━━ Data provided

File: src/rtl/preamble_capture_ctrl.sv
// preamble_capture_ctrl: gates one fixed-length, tlast-framed burst of
// detector samples per accepted trigger, emits one phase word per burst,
// then discards a programmable holdoff before re-arming.
// Optional build macro PREAMBLE_CAPTURE_STATS_EN enables the burst/missed
// counters; without it both counter ports read zero.
//
// state     | meaning
// S_IDLE    | discard beats, wait for tlast with enable as trigger
// S_CAPTURE | forward beats until burst_len samples have been sent
// S_HOLDOFF | discard holdoff_len beats, then re-arm
module preamble_capture_ctrl #(
  parameter int WIDTH = 32,
  parameter int LEN_W = 16,
  parameter int CNT_W = 32
) (
  input  logic             clk,
  input  logic             reset_n,
  input  logic             enable,
  input  logic [LEN_W-1:0] burst_len,
  input  logic [LEN_W-1:0] holdoff_len,
  input  logic [WIDTH-1:0] i_samples_tdata,
  input  logic             i_samples_tlast,
  input  logic             i_samples_tvalid,
  output logic             i_samples_tready,
  input  logic [15:0]      i_phase_tdata,
  input  logic             i_phase_tlast,
  input  logic             i_phase_tvalid,
  output logic             i_phase_tready,
  output logic [WIDTH-1:0] o_samples_tdata,
  output logic             o_samples_tlast,
  output logic             o_samples_tvalid,
  input  logic             o_samples_tready,
  output logic [15:0]      o_phase_tdata,
  output logic             o_phase_tvalid,
  input  logic             o_phase_tready,
  output logic             busy,
  output logic [CNT_W-1:0] burst_count,
  output logic [CNT_W-1:0] missed_count
);

  typedef enum logic [1:0] {S_IDLE, S_CAPTURE, S_HOLDOFF} state_t;

  state_t           state_q, state_d;
  logic [LEN_W-1:0] cnt_q, cnt_d;
  logic [LEN_W-1:0] len_q, len_d;
  logic [LEN_W-1:0] hold_q, hold_d;
  logic [WIDTH-1:0] out_data_q, out_data_d;
  logic             out_last_q, out_last_d;
  logic             out_valid_q, out_valid_d;
  logic [15:0]      phase_q, phase_d;
  logic             phase_valid_q, phase_valid_d;
  logic             burst_inc, missed_inc;

  logic             accept;
  logic             beat;
  logic             phase_free;
  logic [LEN_W-1:0] len_eff;
  logic [LEN_W-1:0] cnt_next;

  // Both streams are consumed as one joint beat so they never slip.
  assign accept = (state_q == S_CAPTURE) ? (~out_valid_q | o_samples_tready) : 1'b1;
  assign beat   = i_samples_tvalid & i_phase_tvalid & accept;
  assign i_samples_tready = i_phase_tvalid & accept;
  assign i_phase_tready   = i_samples_tvalid & accept;

  // A phase word being taken this cycle frees the slot for a coincident trigger.
  assign phase_free = ~phase_valid_q | o_phase_tready;
  assign len_eff    = (burst_len == '0) ? LEN_W'(1) : burst_len;
  assign cnt_next   = cnt_q + LEN_W'(1);

  // Next-state, output stage and phase register update.
  always_comb begin
    state_d       = state_q;
    cnt_d         = cnt_q;
    len_d         = len_q;
    hold_d        = hold_q;
    out_data_d    = out_data_q;
    out_last_d    = out_last_q;
    out_valid_d   = out_valid_q;
    phase_d       = phase_q;
    phase_valid_d = phase_valid_q;
    burst_inc     = 1'b0;
    missed_inc    = 1'b0;

    if (out_valid_q && o_samples_tready) begin
      out_valid_d = 1'b0;
      out_last_d  = 1'b0;
    end
    if (phase_valid_q && o_phase_tready) begin
      phase_valid_d = 1'b0;
    end

    case (state_q)
      S_IDLE: begin
        if (beat && i_samples_tlast && enable) begin
          if (phase_free) begin
            len_d         = len_eff;
            hold_d        = holdoff_len;
            phase_d       = i_phase_tdata;
            phase_valid_d = 1'b1;
            out_data_d    = i_samples_tdata;
            out_valid_d   = 1'b1;
            out_last_d    = (len_eff == LEN_W'(1));
            burst_inc     = 1'b1;
            if (len_eff == LEN_W'(1)) begin
              cnt_d   = '0;
              state_d = (holdoff_len != '0) ? S_HOLDOFF : S_IDLE;
            end else begin
              cnt_d   = LEN_W'(1);
              state_d = S_CAPTURE;
            end
          end else begin
            missed_inc = 1'b1;
          end
        end
      end
      S_CAPTURE: begin
        if (beat) begin
          out_data_d  = i_samples_tdata;
          out_valid_d = 1'b1;
          missed_inc  = i_samples_tlast;
          if (cnt_next == len_q) begin
            out_last_d = 1'b1;
            cnt_d      = '0;
            state_d    = (hold_q != '0) ? S_HOLDOFF : S_IDLE;
          end else begin
            out_last_d = 1'b0;
            cnt_d      = cnt_next;
          end
        end
      end
      S_HOLDOFF: begin
        if (beat) begin
          missed_inc = i_samples_tlast;
          if (cnt_next == hold_q) begin
            cnt_d   = '0;
            state_d = S_IDLE;
          end else begin
            cnt_d = cnt_next;
          end
        end
      end
      default: state_d = S_IDLE;
    endcase
  end

  // State and datapath registers.
  always_ff @(posedge clk or negedge reset_n) begin
    if (!reset_n) begin
      state_q       <= S_IDLE;
      cnt_q         <= '0;
      len_q         <= '0;
      hold_q        <= '0;
      out_data_q    <= '0;
      out_last_q    <= 1'b0;
      out_valid_q   <= 1'b0;
      phase_q       <= '0;
      phase_valid_q <= 1'b0;
    end else begin
      state_q       <= state_d;
      cnt_q         <= cnt_d;
      len_q         <= len_d;
      hold_q        <= hold_d;
      out_data_q    <= out_data_d;
      out_last_q    <= out_last_d;
      out_valid_q   <= out_valid_d;
      phase_q       <= phase_d;
      phase_valid_q <= phase_valid_d;
    end
  end

  assign o_samples_tdata  = out_data_q;
  assign o_samples_tlast  = out_last_q;
  assign o_samples_tvalid = out_valid_q;
  assign o_phase_tdata    = phase_q;
  assign o_phase_tvalid   = phase_valid_q;
  assign busy             = (state_q != S_IDLE);

  logic unused_ok;

`ifdef PREAMBLE_CAPTURE_STATS_EN
  logic [CNT_W-1:0] burst_cnt_q, missed_cnt_q;

  // Saturating event counters.
  always_ff @(posedge clk or negedge reset_n) begin
    if (!reset_n) begin
      burst_cnt_q  <= '0;
      missed_cnt_q <= '0;
    end else begin
      if (burst_inc && (burst_cnt_q != '1)) burst_cnt_q <= burst_cnt_q + CNT_W'(1);
      if (missed_inc && (missed_cnt_q != '1)) missed_cnt_q <= missed_cnt_q + CNT_W'(1);
    end
  end

  assign burst_count  = burst_cnt_q;
  assign missed_count = missed_cnt_q;
  assign unused_ok    = i_phase_tlast;
`else
  assign burst_count  = '0;
  assign missed_count = '0;
  assign unused_ok    = ^{i_phase_tlast, burst_inc, missed_inc};
`endif

endmodule
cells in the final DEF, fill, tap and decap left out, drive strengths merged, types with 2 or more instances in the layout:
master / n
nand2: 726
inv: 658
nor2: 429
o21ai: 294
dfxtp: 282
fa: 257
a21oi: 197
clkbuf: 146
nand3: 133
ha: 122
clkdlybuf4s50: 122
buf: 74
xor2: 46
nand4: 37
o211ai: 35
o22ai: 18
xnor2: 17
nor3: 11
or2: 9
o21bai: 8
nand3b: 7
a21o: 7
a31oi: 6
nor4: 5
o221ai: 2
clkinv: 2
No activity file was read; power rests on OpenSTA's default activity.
`config.mk`:
```
export PLATFORM = sky130hd
export DESIGN_NAME = imem_loader_flat
export DESIGN_NICKNAME = d
export VERILOG_FILES = /design/src/rtl/imem_loader_if.sv /design/src/rtl/imem_loader.sv /design/src/flat_wrapper.sv
export SDC_FILE = /design/constraint.sdc
export NUM_CORES = 1
export LEC_CHECK = 0
export ABC_AREA = 1
export CAP_MARGIN = 20
export CORE_MARGIN = 2
export CORE_UTILIZATION = 55
export CTS_BUF_LIST = sky130_fd_sc_hd__clkbuf_4 sky130_fd_sc_hd__clkbuf_8
export CTS_CLUSTER_SIZE = 28
export DETAILED_ROUTE_END_ITERATION = 16
export GPL_ROUTABILITY_DRIVEN = 1
export PLACE_DENSITY = 0.84
export RECOVER_POWER = 25
export SYNTH_ARGS = -nofsm -noshare
export SYNTH_HDL_FRONTEND = slang
export SYNTH_SLANG_ARGS = --single-unit
```
`constraint.sdc`:
```
create_clock -name clk -period 4.9 [get_ports clk]
set_input_delay 0.98 -clock clk [delete_from_list [all_inputs] [get_ports clk]]
set_output_delay 0.98 -clock clk [all_outputs]
set_load 0.02 [all_outputs]
```
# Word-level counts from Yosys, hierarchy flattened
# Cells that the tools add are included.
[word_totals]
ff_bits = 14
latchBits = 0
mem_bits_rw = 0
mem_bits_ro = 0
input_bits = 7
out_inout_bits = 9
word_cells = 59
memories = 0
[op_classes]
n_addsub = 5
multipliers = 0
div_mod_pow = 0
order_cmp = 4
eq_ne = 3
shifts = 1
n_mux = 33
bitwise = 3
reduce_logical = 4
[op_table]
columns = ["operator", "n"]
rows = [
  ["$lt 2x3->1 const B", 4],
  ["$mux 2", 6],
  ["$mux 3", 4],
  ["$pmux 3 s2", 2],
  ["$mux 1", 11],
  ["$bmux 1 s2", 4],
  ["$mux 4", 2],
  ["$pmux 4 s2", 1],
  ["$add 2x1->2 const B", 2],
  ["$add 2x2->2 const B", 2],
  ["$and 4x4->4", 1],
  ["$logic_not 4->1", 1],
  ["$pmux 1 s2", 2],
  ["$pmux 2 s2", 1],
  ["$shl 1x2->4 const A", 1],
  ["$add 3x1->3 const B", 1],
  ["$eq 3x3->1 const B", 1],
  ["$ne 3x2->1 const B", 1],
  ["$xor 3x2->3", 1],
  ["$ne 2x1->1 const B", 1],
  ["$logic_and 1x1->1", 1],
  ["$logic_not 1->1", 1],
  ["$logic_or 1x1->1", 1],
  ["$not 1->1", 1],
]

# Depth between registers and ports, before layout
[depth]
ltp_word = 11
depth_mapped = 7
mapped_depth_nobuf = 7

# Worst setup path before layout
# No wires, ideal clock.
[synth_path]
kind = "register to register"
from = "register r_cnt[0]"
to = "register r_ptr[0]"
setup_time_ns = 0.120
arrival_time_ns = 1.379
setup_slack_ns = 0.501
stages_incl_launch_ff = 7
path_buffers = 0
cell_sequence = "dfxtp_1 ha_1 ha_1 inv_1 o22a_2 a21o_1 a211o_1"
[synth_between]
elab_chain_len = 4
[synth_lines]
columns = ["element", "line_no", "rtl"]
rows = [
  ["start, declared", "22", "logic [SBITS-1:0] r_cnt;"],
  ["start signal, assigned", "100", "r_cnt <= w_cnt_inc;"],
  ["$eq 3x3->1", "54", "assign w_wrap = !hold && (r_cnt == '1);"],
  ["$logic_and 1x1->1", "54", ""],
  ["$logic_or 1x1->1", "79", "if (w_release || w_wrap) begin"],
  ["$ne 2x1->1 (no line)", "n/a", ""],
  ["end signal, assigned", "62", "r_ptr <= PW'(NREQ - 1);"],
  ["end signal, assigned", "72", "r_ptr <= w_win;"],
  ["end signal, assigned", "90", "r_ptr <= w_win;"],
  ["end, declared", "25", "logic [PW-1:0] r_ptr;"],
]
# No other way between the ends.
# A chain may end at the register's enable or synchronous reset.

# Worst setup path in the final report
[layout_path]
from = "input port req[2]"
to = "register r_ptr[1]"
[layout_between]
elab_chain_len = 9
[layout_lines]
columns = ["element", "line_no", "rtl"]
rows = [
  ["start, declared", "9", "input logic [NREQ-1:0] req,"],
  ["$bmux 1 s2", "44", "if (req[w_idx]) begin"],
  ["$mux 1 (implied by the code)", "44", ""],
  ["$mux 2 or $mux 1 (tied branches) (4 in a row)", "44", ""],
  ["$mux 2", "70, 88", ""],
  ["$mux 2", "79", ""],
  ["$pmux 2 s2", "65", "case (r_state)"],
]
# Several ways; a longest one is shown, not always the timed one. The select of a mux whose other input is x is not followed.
### src/rtl/param_regfile_sb.sv
// Parametrised two-read/one-write register file with a per-register busy
// scoreboard, an optional hard-wired zero register and optional write bypass.
module param_regfile_sb #(
  parameter int unsigned DATA_W   = 16,
  parameter int unsigned ADDR_W   = 3,
  parameter int unsigned ZERO_REG = 0,
  parameter int unsigned BYPASS   = 1
) (
  input  logic                  clk,
  input  logic                  RESET,
  input  logic                  write_enable,
  input  logic [ADDR_W-1:0]     write_addr,
  input  logic [DATA_W-1:0]     write_data,
  input  logic [ADDR_W-1:0]     read_addr_A,
  input  logic [ADDR_W-1:0]     read_addr_B,
  output logic [DATA_W-1:0]     read_data_A,
  output logic [DATA_W-1:0]     read_data_B,
  output logic                  busy_A,
  output logic                  busy_B,
  input  logic                  rsv_enable,
  input  logic [ADDR_W-1:0]     rsv_addr,
  output logic                  rsv_stall,
  output logic [(2**ADDR_W)-1:0] busy_vec
);

  localparam int unsigned NREG = 2**ADDR_W;

  logic [DATA_W-1:0] regs [NREG];
  logic [NREG-1:0]   busy;
  logic [NREG-1:0]   busy_next;
  logic              write_ok;
  logic              rsv_ok;
  logic              bypass_A;
  logic              bypass_B;

  // Address 0 is inert when the zero register is enabled.
  assign write_ok = write_enable && !RESET &&
                    !((ZERO_REG != 0) && (write_addr == '0));
  assign rsv_ok   = rsv_enable && !RESET &&
                    !((ZERO_REG != 0) && (rsv_addr == '0));

  // A write landing on the reserved entry this cycle frees it, so no stall.
  assign rsv_stall = rsv_enable && !RESET && busy[rsv_addr] &&
                     !(write_ok && (write_addr == rsv_addr));

  always_comb begin
    busy_next = busy;
    if (write_ok)
      busy_next[write_addr] = 1'b0;
    if (rsv_ok && !rsv_stall)
      busy_next[rsv_addr] = 1'b1;
  end

  always_ff @(posedge clk) begin
    if (RESET) begin
      for (int unsigned i = 0; i < NREG; i++)
        regs[i] <= '0;
      busy <= '0;
    end else begin
      if (write_ok)
        regs[write_addr] <= write_data;
      busy <= busy_next;
    end
  end

  assign bypass_A = (BYPASS != 0) && write_ok && (write_addr == read_addr_A);
  assign bypass_B = (BYPASS != 0) && write_ok && (write_addr == read_addr_B);

  always_comb begin
    if ((ZERO_REG != 0) && (read_addr_A == '0))
      read_data_A = '0;
    else if (bypass_A)
      read_data_A = write_data;
    else
      read_data_A = regs[read_addr_A];

    if ((ZERO_REG != 0) && (read_addr_B == '0))
      read_data_B = '0;
    else if (bypass_B)
      read_data_B = write_data;
    else
      read_data_B = regs[read_addr_B];
  end

  assign busy_A   = bypass_A ? 1'b0 : busy[read_addr_A];
  assign busy_B   = bypass_B ? 1'b0 : busy[read_addr_B];
  assign busy_vec = busy;

endmodule
[config.mk]
export PLATFORM = sky130hd
export DESIGN_NAME = pic_priority_resolver
export DESIGN_NICKNAME = d
export VERILOG_FILES = /design/src/rtl/pic_priority_resolver.sv
export SDC_FILE = /design/constraint.sdc
export NUM_CORES = 1
export LEC_CHECK = 0
export CAP_MARGIN = 20
export CELL_PAD_IN_SITES_DETAIL_PLACEMENT = 1
export CELL_PAD_IN_SITES_GLOBAL_PLACEMENT = 1
export CORE_MARGIN = 2
export CORE_UTILIZATION = 46
export CTS_BUF_LIST = sky130_fd_sc_hd__clkbuf_8
export DETAILED_ROUTE_END_ITERATION = 6
export PLACE_DENSITY_LB_ADDON = 0.1
export RECOVER_POWER = 50
export SYNTH_ARGS = -nofsm -noshare
export SYNTH_HDL_FRONTEND = slang
export SYNTH_SLANG_ARGS = --single-unit
[constraint.sdc]
create_clock -name i_clk -period 9 [get_ports i_clk]
set_input_delay 1.8 -clock i_clk [delete_from_list [all_inputs] [get_ports i_clk]]
set_output_delay 1.8 -clock i_clk [all_outputs]
set_load 0.005 [all_outputs]
<file path="src/rtl/pipe_pkg.sv">
// rtl/pipe_pkg.sv - shared types and widths for pipeline stage registers
package pipe_pkg;

  // Stage occupancy: EMPTY holds nothing, FULL holds main, SKID holds main plus skid.
  typedef enum logic [1:0] {
    ST_EMPTY = 2'd0,
    ST_FULL  = 2'd1,
    ST_SKID  = 2'd2
  } pipe_state_e;

  localparam int STALL_CNT_W = 16;

  // Concatenated payload widths of the datapath stage registers.
  localparam int IDEX_W  = 160;
  localparam int EXMEM_W = 107;
  localparam int MEMWB_W = 71;

endpackage

</file>
<file path="src/rtl/sat_counter.sv">
// rtl/sat_counter.sv - saturating event counter with synchronous clear
module sat_counter #(
  parameter int CNT_W = 16
) (
  input  logic             clk,
  input  logic             rst,
  input  logic             clr,
  input  logic             inc,
  output logic [CNT_W-1:0] cnt
);

  localparam logic [CNT_W-1:0] CNT_MAX = {CNT_W{1'b1}};
  localparam logic [CNT_W-1:0] CNT_ONE = {{(CNT_W-1){1'b0}}, 1'b1};

  // Clear wins over increment; the count sticks at all-ones instead of wrapping.
  always_ff @(posedge clk) begin
    if (rst || clr) begin
      cnt <= '0;
    end else if (inc && (cnt != CNT_MAX)) begin
      cnt <= cnt + CNT_ONE;
    end
  end

endmodule

</file>
<file path="src/rtl/pipe_skid_stage.sv">
// rtl/pipe_skid_stage.sv - valid/ready pipeline stage register with optional skid entry
module pipe_skid_stage
  import pipe_pkg::*;
#(
  parameter int DATA_W       = IDEX_W,
  parameter int SKID_EN      = 1,
  parameter int CLR_ON_FLUSH = 1,
  parameter int CNT_W        = STALL_CNT_W
) (
  input  logic              clk,
  input  logic              rst,
  input  logic              flush,
  input  logic              in_valid,
  output logic              in_ready,
  input  logic [DATA_W-1:0] in_data,
  output logic              out_valid,
  input  logic              out_ready,
  output logic [DATA_W-1:0] out_data,
  output logic [CNT_W-1:0]  stall_cnt,
  input  logic              cnt_clr
);

  pipe_state_e       state;
  pipe_state_e       state_nxt;
  logic [DATA_W-1:0] main_q;
  logic [DATA_W-1:0] skid_data;
  logic              load_main;
  logic              skid_to_main;
  logic              xfer_in;
  logic              xfer_out;

  assign out_valid = (state != ST_EMPTY);
  assign out_data  = main_q;

  // With the skid entry in_ready is a pure state decode; without it the
  // single register frees up in the same cycle it is consumed.
  assign in_ready = ~rst & ((SKID_EN != 0) ? (state != ST_SKID)
                                           : ((state == ST_EMPTY) | out_ready));

  assign xfer_in  = in_valid & in_ready;
  assign xfer_out = out_valid & out_ready;

  // Next-state and main-register load decisions; flush discards everything held or offered.
  always_comb begin
    state_nxt    = state;
    load_main    = 1'b0;
    skid_to_main = 1'b0;
    unique case (state)
      ST_EMPTY: begin
        if (xfer_in) begin
          state_nxt = ST_FULL;
          load_main = 1'b1;
        end
      end
      ST_FULL: begin
        if (xfer_in && xfer_out) begin
          load_main = 1'b1;
        end else if (xfer_in && (SKID_EN != 0)) begin
          state_nxt = ST_SKID;
        end else if (xfer_out) begin
          state_nxt = ST_EMPTY;
        end
      end
      ST_SKID: begin
        if (xfer_out) begin
          state_nxt    = ST_FULL;
          load_main    = 1'b1;
          skid_to_main = 1'b1;
        end
      end
      default: state_nxt = ST_EMPTY;
    endcase
    if (flush) begin
      state_nxt = ST_EMPTY;
      load_main = 1'b0;
    end
  end

  // State register.
  always_ff @(posedge clk) begin
    if (rst) begin
      state <= ST_EMPTY;
    end else begin
      state <= state_nxt;
    end
  end

  // Main payload register feeding out_data; refilled from the skid entry when it drains.
  always_ff @(posedge clk) begin
    if (rst || flush) begin
      if (CLR_ON_FLUSH != 0) begin
        main_q <= '0;
      end
    end else if (load_main) begin
      main_q <= skid_to_main ? skid_data : in_data;
    end
  end

  generate
    if (SKID_EN != 0) begin : g_skid
      logic [DATA_W-1:0] skid_q;

      // Skid entry captures the word accepted while main is stalled downstream.
      always_ff @(posedge clk) begin
        if (rst || flush) begin
          if (CLR_ON_FLUSH != 0) begin
            skid_q <= '0;
          end
        end else if ((state == ST_FULL) && xfer_in && !xfer_out) begin
          skid_q <= in_data;
        end
      end

      assign skid_data = skid_q;
    end else begin : g_no_skid
      assign skid_data = '0;
    end
  endgenerate

  sat_counter #(
    .CNT_W(CNT_W)
  ) u_stall_cnt (
    .clk(clk),
    .rst(rst),
    .clr(cnt_clr),
    .inc(out_valid & ~out_ready),
    .cnt(stall_cnt)
  );

`ifndef SYNTHESIS
  a_in_data_stable: assert property (@(posedge clk)
    (!rst && !flush && in_valid && !in_ready) |=> (rst || flush || !in_valid || $stable(in_data)));

  a_no_skid_state: assert property (@(posedge clk)
    !((SKID_EN == 0) && (state == ST_SKID)));
`endif

endmodule

</file>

━━━━

▶ _Exercise_: An exact copy of the lines above between the line holding "cells in the" and the line holding "clkdlybuf4s50: 122", inclusive, is the whole answer.

▶ _Solution to the problem_:
cells in the final DEF, fill, tap and decap left out, drive strengths merged, types with 2 or more instances in the layout:
master / n
nand2: 726
inv: 658
nor2: 429
o21ai: 294
dfxtp: 282
fa: 257
a21oi: 197
clkbuf: 146
nand3: 133
ha: 122
clkdlybuf4s50: 122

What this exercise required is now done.